As a Japanese person who grew up in England and Canada away from family, with no access to Japan-towns or Little Tokyo, Chinatowns have acted as surrogates for me from a young age. In this work, I explore how the Western gaze has shaped not only Japan but other diasporic spaces around the world, focusing specifically on Chinatowns which are the largest Asian neighborhoods in North America. Chinese migrants, to protect themselves from “feared” local residents, have developed parallel civic societies; for example, in San Francisco, Chinese merchants, in 1906, hired American architects to dream up an oriental city of “veritable fairy palaces…a conscious, east-meets-west attempt to change the community’s image…and ensure its continuing survival.” [1] Chinatowns have been shaped according to similar principles ever since.
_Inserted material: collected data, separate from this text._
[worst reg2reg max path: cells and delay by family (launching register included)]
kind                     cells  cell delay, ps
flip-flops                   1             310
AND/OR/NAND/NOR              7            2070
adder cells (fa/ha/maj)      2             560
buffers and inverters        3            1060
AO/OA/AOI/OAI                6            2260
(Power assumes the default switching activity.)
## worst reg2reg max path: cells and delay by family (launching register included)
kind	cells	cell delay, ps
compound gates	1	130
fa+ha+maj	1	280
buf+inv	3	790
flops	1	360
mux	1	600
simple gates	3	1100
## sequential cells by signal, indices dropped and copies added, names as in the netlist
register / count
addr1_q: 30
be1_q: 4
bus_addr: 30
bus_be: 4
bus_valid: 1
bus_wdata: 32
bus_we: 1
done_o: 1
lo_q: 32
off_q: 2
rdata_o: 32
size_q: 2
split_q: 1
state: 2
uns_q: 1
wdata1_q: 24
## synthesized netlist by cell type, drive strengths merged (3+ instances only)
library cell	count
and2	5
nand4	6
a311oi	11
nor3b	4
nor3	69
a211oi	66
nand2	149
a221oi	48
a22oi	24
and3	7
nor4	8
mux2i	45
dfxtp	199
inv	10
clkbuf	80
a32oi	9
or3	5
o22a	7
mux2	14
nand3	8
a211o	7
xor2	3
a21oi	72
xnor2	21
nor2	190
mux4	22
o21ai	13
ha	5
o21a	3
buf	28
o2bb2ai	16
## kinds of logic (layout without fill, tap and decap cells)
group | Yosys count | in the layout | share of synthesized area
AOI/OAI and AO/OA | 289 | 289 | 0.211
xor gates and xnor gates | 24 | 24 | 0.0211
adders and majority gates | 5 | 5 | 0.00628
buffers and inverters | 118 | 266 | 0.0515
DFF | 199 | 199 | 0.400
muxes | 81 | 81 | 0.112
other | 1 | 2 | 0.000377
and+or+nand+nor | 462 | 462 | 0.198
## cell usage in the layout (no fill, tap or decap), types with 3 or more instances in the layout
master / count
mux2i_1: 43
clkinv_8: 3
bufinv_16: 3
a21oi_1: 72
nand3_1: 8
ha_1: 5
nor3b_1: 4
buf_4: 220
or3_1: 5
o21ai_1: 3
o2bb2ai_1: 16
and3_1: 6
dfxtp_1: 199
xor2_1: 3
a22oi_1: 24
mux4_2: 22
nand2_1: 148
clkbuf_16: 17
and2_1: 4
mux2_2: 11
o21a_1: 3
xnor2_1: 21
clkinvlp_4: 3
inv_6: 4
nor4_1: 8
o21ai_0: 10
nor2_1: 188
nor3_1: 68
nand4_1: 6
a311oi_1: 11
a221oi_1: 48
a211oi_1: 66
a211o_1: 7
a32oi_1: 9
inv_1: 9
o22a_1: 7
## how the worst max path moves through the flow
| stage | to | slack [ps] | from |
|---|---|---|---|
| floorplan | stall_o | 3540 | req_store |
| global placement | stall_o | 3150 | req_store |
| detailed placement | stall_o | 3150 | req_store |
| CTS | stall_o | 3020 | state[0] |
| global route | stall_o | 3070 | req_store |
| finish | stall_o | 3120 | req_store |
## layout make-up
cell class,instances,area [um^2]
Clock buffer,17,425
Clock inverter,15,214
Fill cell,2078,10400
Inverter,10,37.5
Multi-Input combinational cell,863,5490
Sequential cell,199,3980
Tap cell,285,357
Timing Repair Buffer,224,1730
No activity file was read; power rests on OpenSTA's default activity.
### config.mk
export PLATFORM = sky130hd
export DESIGN_NAME = cp0_regfile
export DESIGN_NICKNAME = d
export VERILOG_FILES = /design/src/rtl/cp0_regfile.sv
export SDC_FILE = /design/constraint.sdc
export NUM_CORES = 1
export LEC_CHECK = 0
export CORE_MARGIN = 3
export CORE_UTILIZATION = 51
export DETAILED_ROUTE_END_ITERATION = 8
export GPL_ROUTABILITY_DRIVEN = 0
export MAX_ROUTING_LAYER = met4
export PLACE_DENSITY_LB_ADDON = 0.2
export SLEW_MARGIN = 0
export SYNTH_ARGS = -nofsm -noshare
export SYNTH_HDL_FRONTEND = slang
export SYNTH_SLANG_ARGS = --single-unit
### constraint.sdc
create_clock -name clk -period 2.6 [get_ports clk]
set_clock_uncertainty 0.1 [all_clocks]
set_input_delay 0.39 -clock clk [delete_from_list [all_inputs] [get_ports clk]]
set_output_delay 0.39 -clock clk [all_outputs]
set_load 0.005 [all_outputs]
[config.mk]
export PLATFORM = sky130hd
export DESIGN_NAME = scan_pattern_sequencer
export DESIGN_NICKNAME = d
export VERILOG_FILES = /design/src/rtl/scan_pattern_sequencer.sv
export SDC_FILE = /design/constraint.sdc
export NUM_CORES = 1
export LEC_CHECK = 0
export ABC_AREA = 1
export CAP_MARGIN = 25
export CORE_ASPECT_RATIO = 0.8
export CORE_MARGIN = 4
export CORE_UTILIZATION = 46
export CTS_CLUSTER_SIZE = 28
export DETAILED_ROUTE_END_ITERATION = 7
export PLACE_DENSITY_LB_ADDON = 0.3
export SLEW_MARGIN = 0
export SYNTH_ARGS = -nofsm -noshare
export SYNTH_HDL_FRONTEND = slang
export SYNTH_SLANG_ARGS = --single-unit
[constraint.sdc]
create_clock -name CK -period 1.8 [get_ports CK]
set_input_delay 0.36 -clock CK [delete_from_list [all_inputs] [get_ports CK]]
set_output_delay 0.36 -clock CK [all_outputs]
set_load 0.005 [all_outputs]
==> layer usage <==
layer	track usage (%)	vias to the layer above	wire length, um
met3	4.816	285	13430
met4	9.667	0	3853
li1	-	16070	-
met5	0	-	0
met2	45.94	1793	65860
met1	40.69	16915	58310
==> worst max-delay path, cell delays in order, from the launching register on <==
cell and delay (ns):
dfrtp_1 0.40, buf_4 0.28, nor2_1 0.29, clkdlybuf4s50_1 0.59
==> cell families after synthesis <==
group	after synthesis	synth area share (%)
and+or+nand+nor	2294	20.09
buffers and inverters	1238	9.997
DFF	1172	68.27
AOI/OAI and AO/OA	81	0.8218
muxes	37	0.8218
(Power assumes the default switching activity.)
In this work, a chain of images taken in Chinatown morphs into one another. Defying the essentialized Orientalist gaze, the possible meanings of the character, “蕩” glide across the screen. In Western philosophy, deconstruction is understood as a reaction to structuralism, but shanzhai (deconstruction in Chinese) is a starting point, not a reaction. This is seen through the character, “蕩” which can mean anything from “swing,” to “lack of control,” to “slut,” to “travel around,” to “make one’s way to home.” The meaning of “蕩” is contingent, its definition is continuously deferred. “蕩” can also mean “wonder” and “remove”: there is no “original” meaning; the meaning of the word expands—it contextualizes the texts around it and vice versa.
[1] Bonnie Tsui, In American Chinatown: A People’s History of Five Neighborhoods, (New York: Free Press, 2009), 2.